Stored data entries
[Start of Attachment]

`config.mk`:
```
export PLATFORM = sky130hd
export DESIGN_NAME = switch_debounce_events
export DESIGN_NICKNAME = d
export VERILOG_FILES = /design/src/rtl/switch_debounce_events.sv
export SDC_FILE = /design/constraint.sdc
export NUM_CORES = 1
export LEC_CHECK = 0
export CELL_PAD_IN_SITES_DETAIL_PLACEMENT = 0
export CELL_PAD_IN_SITES_GLOBAL_PLACEMENT = 2
export CORE_ASPECT_RATIO = 0.75
export CORE_UTILIZATION = 37
export DETAILED_ROUTE_END_ITERATION = 8
export MAX_ROUTING_LAYER = met4
export PLACE_DENSITY = 0.89
export SLEW_MARGIN = 20
export SYNTH_ARGS = -nofsm -noshare
export SYNTH_HDL_FRONTEND = slang
export SYNTH_SLANG_ARGS = --single-unit
```
`constraint.sdc`:
```
create_clock -name clk_50M -period 3.1 [get_ports clk_50M]
set_input_delay 0.465 -clock clk_50M [delete_from_list [all_inputs] [get_ports clk_50M]]
set_output_delay 0.465 -clock clk_50M [all_outputs]
set_load 0.05 [all_outputs]
```
`src/rtl/switch_debounce_events.sv`:
```
// switch_debounce_events: conditions raw switches into debounced levels and
// one-cycle rise/fall/long-press events, all in the clk_50M domain.
//
// Ports:
//   clk_50M  - system clock
//   rst      - synchronous reset, active-high
//   switch   - raw asynchronous switch inputs, 1 = pressed
//   sw_level - debounced level per channel
//   sw_rise  - one-cycle pulse, level went 0->1
//   sw_fall  - one-cycle pulse, level went 1->0
//   sw_long  - one-cycle pulse, held high LONG_TICKS ticks
//   tick     - one-cycle sample strobe
module switch_debounce_events #(
  parameter int unsigned WIDTH          = 4,
  parameter int unsigned CLK_DIV        = 50000,
  parameter int unsigned DEBOUNCE_TICKS = 20,
  parameter int unsigned LONG_TICKS     = 1000
) (
  input  logic             clk_50M,
  input  logic             rst,
  input  logic [WIDTH-1:0] switch,
  output logic [WIDTH-1:0] sw_level,
  output logic [WIDTH-1:0] sw_rise,
  output logic [WIDTH-1:0] sw_fall,
  output logic [WIDTH-1:0] sw_long,
  output logic             tick
);

  localparam int unsigned DIV_W  = $clog2(CLK_DIV);
  localparam int unsigned CNT_W  = $clog2(DEBOUNCE_TICKS + 1);
  localparam int unsigned HOLD_W = $clog2(LONG_TICKS + 1);

  localparam logic [DIV_W-1:0]  DIV_LAST = DIV_W'(CLK_DIV - 1);
  localparam logic [CNT_W-1:0]  CNT_LAST = CNT_W'(DEBOUNCE_TICKS - 1);
  localparam logic [HOLD_W-1:0] HOLD_MAX = HOLD_W'(LONG_TICKS);

  typedef enum logic [1:0] {
    S_LOW,
    S_RISE_CHK,
    S_HIGH,
    S_FALL_CHK
  } state_e;

  logic [WIDTH-1:0] sync1_q;
  logic [WIDTH-1:0] sync2_q;
  logic [DIV_W-1:0] div_q;
  logic [DIV_W-1:0] div_d;
  logic             tick_w;

  assign tick_w = (div_q == DIV_LAST);
  assign tick   = tick_w;

  always_comb begin
    div_d = div_q + DIV_W'(1);
    if (tick_w) begin
      div_d = '0;
    end
  end

  always_ff @(posedge clk_50M) begin
    if (rst) begin
      sync1_q <= '0;
      sync2_q <= '0;
      div_q   <= '0;
    end else begin
      sync1_q <= switch;
      sync2_q <= sync1_q;
      div_q   <= div_d;
    end
  end

  for (genvar g = 0; g < WIDTH; g++) begin : g_ch
    state_e              state_q, state_d;
    logic [CNT_W-1:0]    cnt_q, cnt_d;
    logic [HOLD_W-1:0]   hold_q, hold_d;
    logic [HOLD_W-1:0]   hold_nx;
    logic                level_q, level_d;
    logic                rise_q, rise_d;
    logic                fall_q, fall_d;
    logic                long_q, long_d;
    logic                s;

    assign s       = sync2_q[g];
    assign hold_nx = hold_q + HOLD_W'(1);

    always_comb begin
      state_d = state_q;
      cnt_d   = cnt_q;
      hold_d  = hold_q;
      level_d = level_q;
      // pulses last one cycle: cleared unless re-set below
      rise_d  = 1'b0;
      fall_d  = 1'b0;
      long_d  = 1'b0;
      if (tick_w) begin
        unique case (state_q)
          S_LOW: begin
            if (s) begin
              state_d = S_RISE_CHK;
              cnt_d   = CNT_W'(1);
            end
          end
          S_RISE_CHK: begin
            if (!s) begin
              state_d = S_LOW;
              cnt_d   = '0;
            end else if (cnt_q == CNT_LAST) begin
              state_d = S_HIGH;
              level_d = 1'b1;
              rise_d  = 1'b1;
              cnt_d   = '0;
              hold_d  = '0;
            end else begin
              cnt_d = cnt_q + CNT_W'(1);
            end
          end
          S_HIGH: begin
            if (!s) begin
              state_d = S_FALL_CHK;
              cnt_d   = CNT_W'(1);
            end else if (hold_q < HOLD_MAX) begin
              // saturates at HOLD_MAX so one press gives one sw_long
              hold_d = hold_nx;
              long_d = (hold_nx == HOLD_MAX);
            end
          end
          S_FALL_CHK: begin
            if (s) begin
              state_d = S_HIGH;
              cnt_d   = '0;
            end else if (cnt_q == CNT_LAST) begin
              state_d = S_LOW;
              level_d = 1'b0;
              fall_d  = 1'b1;
              cnt_d   = '0;
              hold_d  = '0;
            end else begin
              cnt_d = cnt_q + CNT_W'(1);
            end
          end
          default: begin
            state_d = S_LOW;
            cnt_d   = '0;
          end
        endcase
      end
    end

    always_ff @(posedge clk_50M) begin
      if (rst) begin
        state_q <= S_LOW;
        cnt_q   <= '0;
        hold_q  <= '0;
        level_q <= 1'b0;
        rise_q  <= 1'b0;
        fall_q  <= 1'b0;
        long_q  <= 1'b0;
      end else begin
        state_q <= state_d;
        cnt_q   <= cnt_d;
        hold_q  <= hold_d;
        level_q <= level_d;
        rise_q  <= rise_d;
        fall_q  <= fall_d;
        long_q  <= long_d;
      end
    end

    assign sw_level[g] = level_q;
    assign sw_rise[g]  = rise_q;
    assign sw_fall[g]  = fall_q;
    assign sw_long[g]  = long_q;
  end

endmodule

```
# --- After elaboration in Yosys (flattened, before gate mapping) ---
# Index checks and enable logic that the tools add are counted.
totals:
  output_inout_bits: 17
  reg_bits: 108
op_classes:
  n_reduce_logical: 41
  n_bitwise: 21
  muxes: 100
  n_lt_le_gt_ge: 4
  add_sub_neg: 9
  eq_ne: 61
op_table:
  columns: ["operator", "count"]
  rows:
  - ["$mux W10", 20]
  - ["$pmux W10 S3", 4]
  - ["$mux W5", 20]
  - ["$pmux W5 S4", 4]
  - ["$ne A2 B2 Y1 const B", 32]
  - ["$mux W2", 24]
  - ["$reduce_and A6 Y1", 8]
  - ["$add A10 B1 Y10 const B", 4]
  - ["$eq A10 B10 Y1 const B", 4]
  - ["$lt A10 B10 Y1 const B", 4]
  - ["$pmux W2 S4", 4]
  - ["$reduce_or A4 Y1", 8]
  - ["$ne A3 B3 Y1 const B", 8]
  - ["$not A1 Y1", 21]
  - ["$add A5 B1 Y5 const B", 4]
  - ["$eq A5 B5 Y1 const B", 4]
  - ["$mux W1", 20]
  - ["$reduce_and A5 Y1", 4]
  - ["$reduce_or A5 Y1", 4]
  - ["$add A16 B1 Y16 const B", 1]
  - ["$eq A16 B16 Y1 const B", 1]
  - ["$eq A2 B2 Y1 const B", 8]
  - ["$reduce_and A3 Y1", 4]
  - ["$reduce_bool A3 Y1", 4]
  - ["5 further kinds", 17]

# --- Depth between registers and ports, before layout ---
# Gate-level depths: netlist (run 1).
depth:
  ltp_word: 4
  ltp_mapped: 9

# --- Worst setup path before layout (run 1) ---
# OpenSTA, ideal clock, no wires.
synth_timing:
  path_kind: "reg-to-reg"
  from: "register div_q[11]"
  to: "register g_ch[3].cnt_q[0]"
  stages_incl_launch_ff: 9
  path_slack_ps: 458
  synth_period_minus_slack_ps: 2642
  path_buffers: 2
  arrival_ps: 2515
  cell_sequence: "dfxtp_1 or4b_1 or4_1 buf_4 inv_6 clkbuf_1 a21oi_1 a31oi_1 nor2_1"
synth_between:
  elab_chain_cells: 2
synth_rtl:
  columns: ["element", "line_no", "text"]
  rows:
  - ["from (decl)", "46", "logic [DIV_W-1:0] div_q;"]
  - ["from (signal assigned)", "68", "div_q <= div_d;"]
  - ["$eq A16 B16 Y1", "50", "assign tick_w = (div_q == DIV_LAST);"]
  - ["via tick", "26", "output logic tick"]
  - ["$reduce_and A3 Y1 (no line)", null, null]
  - ["to (signal assigned)", "160", "cnt_q <= cnt_d;"]
  - ["to (decl)", "74", "logic [CNT_W-1:0] cnt_q, cnt_d;"]
# The timed path passes the listed nets, and every way through them passes these cells.
# A chain may end at the register's enable or synchronous reset.

# --- Worst setup path in the final report (run 1) ---
layout_timing:
  from: "register div_q[11]"
  to: "output port tick"
layout_between:
  elab_chain_cells: 1
layout_rtl:
  columns: ["element", "line_no"]
  rows:
  - ["$eq A16 B16 Y1", "50"]
  - ["to (decl)", "26"]
# Every way passes these cells.

==> results.ini, run 1 <==
[logic_synthesis]
yosys-top-cells-area=dfxtp_1, a21oi_1, nor2_1, nand3_1, nor3_1
yosysWarningCount=0
yosysMostFrequentCell=dfxtp_1
ys.flop_type=dfxtp_1
synth_top_family_by_area=simple AND/OR/NAND/NOR gates
synth_fp_nets=685
ys_async_sr_fraction_pct=0
synth-edff-count=0
syn_area_sq_mm=0.00538
yosysSeqAreaShare_pct=40.2
synthSimpleGateAreaFrac_pct=28.8
synth_area_leader_cell=dfxtp_1
synth-compound-area-share_pct=17.7
synth_top_area_share_pct=40.2
synth_fa_ha_area_share_pct=2.09
synth_xor_area_share_pct=3.58
ys_seq_elements=108
synthCells=670
synth_cell_types=56
synthMuxAreaShare_pct=0.581
avgSynthCellArea_sq_um=8.03
synth_common_cells=dfxtp_1, nor2_1, a21oi_1, nand3_1, nand2_1

[critical_path]
crit_slowest_cell=or4_2
rr_worst_depth=7
cp.arrival_ns=2.50
path_max_fanout=59
ff2ff_setup_slack_ns=0.25
reg2reg_from=div_q[11]
cp.required_ns=2.63
end_kind=output pin
critPathKind=reg2out
crit_chain=or4b_1 -> or4_2 -> buf_12 -> inv_6 -> buf_12
crit_top_cell=buf_12
rr_endpoint=g_ch[1].cnt_q[4]
startpoint_type=flip-flop
critPathMaxStageDelay_ns=0.70

[clock_tree]
cts-root-buf=clkbuf_16
cts_tree=yes
cts-htree-levels=3
cts_setup_buffers=0
clock-sinks=108
cts_resized=0
cts.clk_slew.worst_paths_ns=0.07
clock_latency_ns=0.34
tritoncts.num_buffers=9
clockBufferDepth=2
hold_buffers=0

[detailed_routing]
vias_per_cell=5.33
routedLengthMet1_um=6150
ant_nets=0
drt_iter0_drc=224
wl_met2_um=5000
first_pass_iters=6
wire_per_inst_um=13.5
wirelength_um=11500
top_layer_used=met4
num_vias=4545
wl_met3_um=318
drc=0

[power_and_ir_drop]
cellPowerDensity_mw_per_mm2=456
ir_drop_uv=272
p_leak_nw=1.88
netSwitchingFraction_pct=20.5
pwr-share-seq_pct=52.0
p_total_mw=2.70
switching_power_mw=0.553
internal-power_mw=2.15
power_frac_clock_pct=46.0
combinationalPowerShare_pct=2.0

[grt]
grt_pass1_vias=4209
grt_usage_pct=16.7
grt_remaining_overflow=0
antenna_found_initial=0
grt_max_degree=60
grt_pass1_wl_um=19900

[layout]
syn_to_final_growth_pct=10.1
diodes=0
layout-drive-gt1-share_pct=5.63
num-nets-final=667
regArea_sq_mm=0.00216
fillerInstances=1389
fin_util_pct=42.5
multi_input_area_sq_mm=0.00284

[min_path]
hold_end=sync2_q[2]
hold_class=reg2reg
hold_depth=1
worstHoldStart=sync1_q[2]

[sta]
hold_viol_final=0
finalSetupViolations=0
finalCritPeriodShare_pct=95.7
setup-tns-final_ns=0
finalMaxSlewViolations=0
fmax_ghz=0.337
rsz0062_at_grt=false
period_needed_ns=2.97
tightest_slew_ns=0.603
maxSlewHeadroom_pct=59.3
skew_ns=0.00909

[floorplanning]
rows=37
die_area_sq_mm=0.0150
core_area_sq_mm=0.0139
fp.dieW_um=141
fp.dieH_um=106
num_io_pins=23
start_util_pct=38.6

[run_status]
outcome=complete, no violations

[placement]
port_buffers=22
hpwl_um=7700
place_congestion=0.802

[flow_run]
maxCapViolCount=0

## how the worst max path moves through the flow
stage	start	endpoint	depth (start not counted)
6_report	div_q[11]	tick	5
3_5_place_dp	div_q[11]	g_ch[1].cnt_q[3]	7
4_1_cts	div_q[11]	tick	5
5_1_grt	div_q[11]	tick	5
2_1_floorplan	div_q[11]	g_ch[3].cnt_q[0]	8
3_3_place_gp	div_q[11]	g_ch[1].cnt_q[4]	7
## per-stage QoR
| step | std cells | hold WS [ns] | instance area, sq um | worst slack, ns |
|---|---|---|---|---|
| 2_1_floorplan | 670 | 0.414 | 5380 | 0.458 |
| 3_3_place_gp | 836 | 0.429 | 5600 | 0.296 |
| 3_5_place_dp | 836 | 0.429 | 5600 | 0.284 |
| 4_1_cts | 852 | 0.440 | 5930 | 0.122 |
| 5_1_grt | 852 | 0.459 | 5930 | 0.0522 |
| 6_report | 852 | 0.438 | 5930 | 0.132 |
## worst max-delay path: cells and delay by family, from the launching register on
family        cells  cell delay (ns)
buf+inv           3             0.58
flops             1             0.34
simple gates      2             1.22
## layout by cell type (no fill, tap or decap), types with 14 or more instances in the layout
cell type          n
nand3_1           57
nor2_1            78
a211oi_1          22
nand2_1           42
clkdlybuf4s50_1   20
dfxtp_1          108
a21oi_1           59
nor3_1            35
inv_1             14
o21ai_0           31
## registers in the layout (all words and copies together), names as in the netlist, named ones only
name	count
div_q	16
g_ch.cnt_q	20
g_ch.fall_q	4
g_ch.hold_q	40
g_ch.level_q	4
g_ch.long_q	4
g_ch.rise_q	4
g_ch.state_q	4
sync1_q	4
sync2_q	4
## final cells by class
cell class              count  share of cell area [%]
clock buffers              11                    4.09
clock inverters             5                    1.41
inverters                  15                    1.03
multi-input cells         489                    48.0
flip-flops and latches    108                    36.5
well taps                 195                    4.12
repair buffers             29                    4.90
## per-layer routing
metal  up-vias  GRT usage [%]
li1       2361              -
met1      2128           22.8
met2        54           24.6
met3         2           3.56
met4         0           5.36
met5         -              -
## logic make-up after synthesis
logic type      count (synthesis)
xor+xnor                       22
simple gates                  300
flops                         108
buf+inv                        73
fa+ha+maj                       9
mux                             3
compound gates                155
## power by group through the flow
stage / logic (mW) / clock network (mW) / registers (mW)
detailed placement: 0.0563 / 0 / 1.44
CTS: 0.0566 / 1.29 / 1.40
finish: 0.0553 / 1.24 / 1.40
global route: 0.0622 / 1.35 / 1.40
floorplan: 0.0429 / 0 / 1.43
global placement: 0.0557 / 0 / 1.44
Power figures use the tool's default switching activity.
==> run 2, diff against run 1 <==
Settings changed: ABC_AREA set to 1, CORE_UTILIZATION 37 to 34, PLACE_DENSITY 0.89 to 0.9, SKIP_LAST_GASP set to 1, TNS_END_PERCENT set to 20.
==> run 2 against run 1 <==
  * Worst setup slack improved by 0.12 ns
  * Sequential share of layout area fell by 4.7 points
  * Highest routed layer unchanged
  * Final area up 15%
  * Critical path type unchanged
  * Core utilization down 4.2 points
  * Cell count increased by 45%
  * Power shrank 3.8%
  * Clock-buffer cell count did not move
  * Non-clock buffer count down 5
  * Worst hold slack got worse by 0.033 ns
  * Combinational power decreased by 9.2%
  * Fmax grew 4.3%
==> results.ini, run 2 <==
[logic_synthesis]
synthCells=985  ; +47%
synth_cell_types=34  ; -39%
yosysMostFrequentCell=nand2_1
synth_top_area_share_pct=35.0  ; -5.2 points
synth_area_leader_cell=dfxtp_1
yosys-top-cells-area=dfxtp_1, nand2_1, nor2_1, inv_1, a21oi_1
ys_seq_elements=108  ; unchanged
synth_common_cells=nand2_1, nor2_1, inv_1, dfxtp_1, a21oi_1
syn_area_sq_mm=0.00618  ; +15%
ys.flop_type=dfxtp_1
avgSynthCellArea_sq_um=6.27  ; -22%
yosysWarningCount=0  ; unchanged
ys_async_sr_fraction_pct=0  ; unchanged
yosysSeqAreaShare_pct=35.0  ; -5.2 points
synth_fp_nets=1000  ; +46%
synth-edff-count=0  ; unchanged

[layout]
final_common_cell=nand2_1
layout-drive-gt1-share_pct=4.34  ; -1.3 points
mostFrequentLayoutCells=nand2_1, nor2_1, inv_1, dfxtp_1, a21oi_1
num-nets-final=1001  ; +50%
fillerInstances=1918  ; +38%
diodes=0  ; unchanged
largest_register=g_ch.hold_q
multi_input_area_sq_mm=0.00333  ; +17%
reg_top3=g_ch.hold_q (40), g_ch.cnt_q (20), div_q (16)
largest_reg_flops=40  ; unchanged
regArea_sq_mm=0.00216  ; unchanged
syn_to_final_growth_pct=10.0  ; about the same

[placement]
hpwl_um=10200  ; +32%
pre_cts_slack_ns=0.631  ; +0.347 ns
port_buffers=22  ; unchanged
place_congestion=0.807  ; +0.61%

[critical_path]
rr_endpoint=g_ch[2].fall_q
reg2reg_from=div_q[0]
critPathKind=reg2out
cp.required_ns=2.63  ; about the same
rr_worst_depth=8  ; +1
ff2ff_setup_slack_ns=0.93  ; +0.68 ns
crit_path_start=div_q[0]
startpoint_type=flip-flop
end_kind=output pin
cp.arrival_ns=2.38  ; -0.12 ns
path_max_fanout=4  ; -93%

[floorplanning]
die_area_sq_mm=0.0187  ; +24%
fp.dieH_um=119  ; +12%
rows=42  ; +14%
fp.dieW_um=158  ; +12%
num_io_pins=23  ; unchanged
core_area_sq_mm=0.0177  ; +27%
start_util_pct=34.9  ; -3.7 points

[grt]
grt_max_degree=66  ; +10%
grt_pass1_wl_um=25400  ; +27%
grt_remaining_overflow=0  ; unchanged
antenna_found_initial=0  ; unchanged
grt_pass1_vias=5124  ; +22%
grt_usage_pct=17.4  ; +0.68 points

[sta]
finalCritPeriodShare_pct=91.8  ; -4.0 points
tightest_slew_ns=0.759  ; +0.156 ns
finalMaxSlewViolations=0  ; unchanged
rsz0062_at_grt=false
maxSlewHeadroom_pct=49.4  ; -9.9 points
setup-tns-final_ns=0  ; unchanged
hold_viol_final=0  ; unchanged
skew_ns=0.00819  ; -0.000900 ns
holdWs_ns=0.405  ; -0.0330 ns
period_needed_ns=2.85  ; -0.123 ns
finalSetupViolations=0  ; unchanged
fmax_ghz=0.351  ; +4.3%
worst_slack_ns=0.255  ; +0.123 ns

[run_status]
outcome=complete, no violations

[clock_tree]
clock-sinks=108  ; unchanged
hold_buffers=0  ; unchanged
clock_latency_ns=0.36  ; +0.02 ns
cts_tree=yes
cts-root-buf=clkbuf_16
cts_resized=0  ; unchanged
clockBufferDepth=2  ; unchanged
cts_setup_buffers=0  ; unchanged
tritoncts.num_buffers=9  ; unchanged
cts-htree-levels=3  ; unchanged
cts.clk_slew.worst_paths_ns=0.07  ; about the same

[detailed_routing]
wire_per_inst_um=11.7  ; -13%
num_vias=5702  ; +25%
ant_nets=0  ; unchanged
vias_per_cell=4.62  ; -13%
first_pass_iters=5  ; -1
wirelength_um=14400  ; +25%
drt_iter0_drc=309  ; +38%
drc=0  ; unchanged

[power_and_ir_drop]
p_leak_nw=2.61  ; +39%
combinationalPowerShare_pct=1.9  ; about the same
switching_power_mw=0.593  ; +7.1%
cellPowerDensity_mw_per_mm2=382  ; -16%
p_total_mw=2.60  ; -3.8%
netSwitchingFraction_pct=22.8  ; +2.3 points
ir_drop_uv=212  ; -22%
internal-power_mw=2.01  ; -6.6%
power_frac_clock_pct=44.2  ; -1.8 points
pwr-share-seq_pct=53.9  ; +1.9 points

[min_path]
hold_end=sync2_q[1]
worstHoldStart=sync1_q[1]
hold_depth=2  ; +1
hold_class=reg2reg

[flow_run]
maxCapViolCount=0  ; unchanged

[run 2: cell types whose count changed in the layout (fill, tap and decap cells not counted), sizes merged, moves of 12 or more]
cell	previous run	this run
nand3	57	72
o21ai	35	12
nor2	80	150
inv	16	127
nand2	42	302
a211oi	22	1
a21oi	59	75
nor2b	12	0
nand4	6	24
[run 2: kinds of logic after synthesis]
kind of cell | after synthesis | share of synthesized area (%)
adder cells (fa/ha/maj) | 9 | 1.82
flip-flops | 108 | 35.0
buffers and inverters | 160 | 11.1
XOR/XNOR | 20 | 2.84
AND/OR/NAND/NOR | 590 | 41.0
AO/OA/AOI/OAI | 98 | 8.30
[run 2: how the worst max path moves through the flow]
stage / to / cells after the start
5_1_grt: tick / 6
2_1_floorplan: g_ch[1].long_q / 10
3_5_place_dp: tick / 6
3_3_place_gp: tick / 6
6_report: tick / 6
4_1_cts: tick / 6
[run 2: critical path, stage by stage, from the launching register on]
cell and delay, ns:
dfxtp_1 0.35, ha_1 0.21, nand3_2 0.13, nor2_1 0.21
inv_1 0.12, nor2_4 0.17, clkdlybuf4s50_1 0.83
[run 2: area by class of cell]
type                       count  share of cell area, %
multi-input combinational    717                   49.0
sequential                   108                   31.8
inverter                     126                   6.98
tap                          242                   4.46
clock buffer                  11                   3.72
timing repair buffer          24                   3.39
clock inverter                 5                  0.626
[run 2: layer usage]
metal | global-route usage [%] | vias to the layer above | wire length, um
li1 | - | 3109 | -
met1 | 25.1 | 2490 | 7990
met2 | 24.4 | 90 | 5770
met3 | 3.41 | 13 | 526
met4 | 4.55 | 0 | 157
met5 | - | - | 0
[run 2: per-stage QoR]
stage	cells	utilization, %	cell area (sq um)
finish	1233	38.4	6800
global route	1233	38.4	6800
CTS	1233	38.4	6800
detailed placement	1217	36.7	6500
global placement	1217	36.7	6500
floorplan	985	-	6180
[run 2: power groups by stage]
| stage | Clock, mW | Combinational (mW) | Sequential, mW |
|---|---|---|---|
| floorplan | 0 | 0.0345 | 1.43 |
| global placement | 0 | 0.0513 | 1.43 |
| detailed placement | 0 | 0.0514 | 1.43 |
| CTS | 1.21 | 0.0515 | 1.40 |
| global route | 1.26 | 0.0571 | 1.40 |
| finish | 1.15 | 0.0502 | 1.40 |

[End of Attachment]

- _How to complete this task_
Only the lines from the one containing "cell area, %" through the end of the entries above should be written out, exactly and in full.

- _Solution for this exercise_
type                       count  share of cell area, %
multi-input combinational    717                   49.0
sequential                   108                   31.8
inverter                     126                   6.98
tap                          242                   4.46
clock buffer                  11                   3.72
timing repair buffer          24                   3.39
clock inverter                 5                  0.626
[run 2: layer usage]
metal | global-route usage [%] | vias to the layer above | wire length, um
li1 | - | 3109 | -
met1 | 25.1 | 2490 | 7990
met2 | 24.4 | 90 | 5770
met3 | 3.41 | 13 | 526
met4 | 4.55 | 0 | 157
met5 | - | - | 0
[run 2: per-stage QoR]
stage	cells	utilization, %	cell area (sq um)
finish	1233	38.4	6800
global route	1233	38.4	6800
CTS	1233	38.4	6800
detailed placement	1217	36.7	6500
global placement	1217	36.7	6500
floorplan	985	-	6180
[run 2: power groups by stage]
| stage | Clock, mW | Combinational (mW) | Sequential, mW |
|---|---|---|---|
| floorplan | 0 | 0.0345 | 1.43 |
| global placement | 0 | 0.0513 | 1.43 |
| detailed placement | 0 | 0.0514 | 1.43 |
| CTS | 1.21 | 0.0515 | 1.40 |
| global route | 1.26 | 0.0571 | 1.40 |
| finish | 1.15 | 0.0502 | 1.40 |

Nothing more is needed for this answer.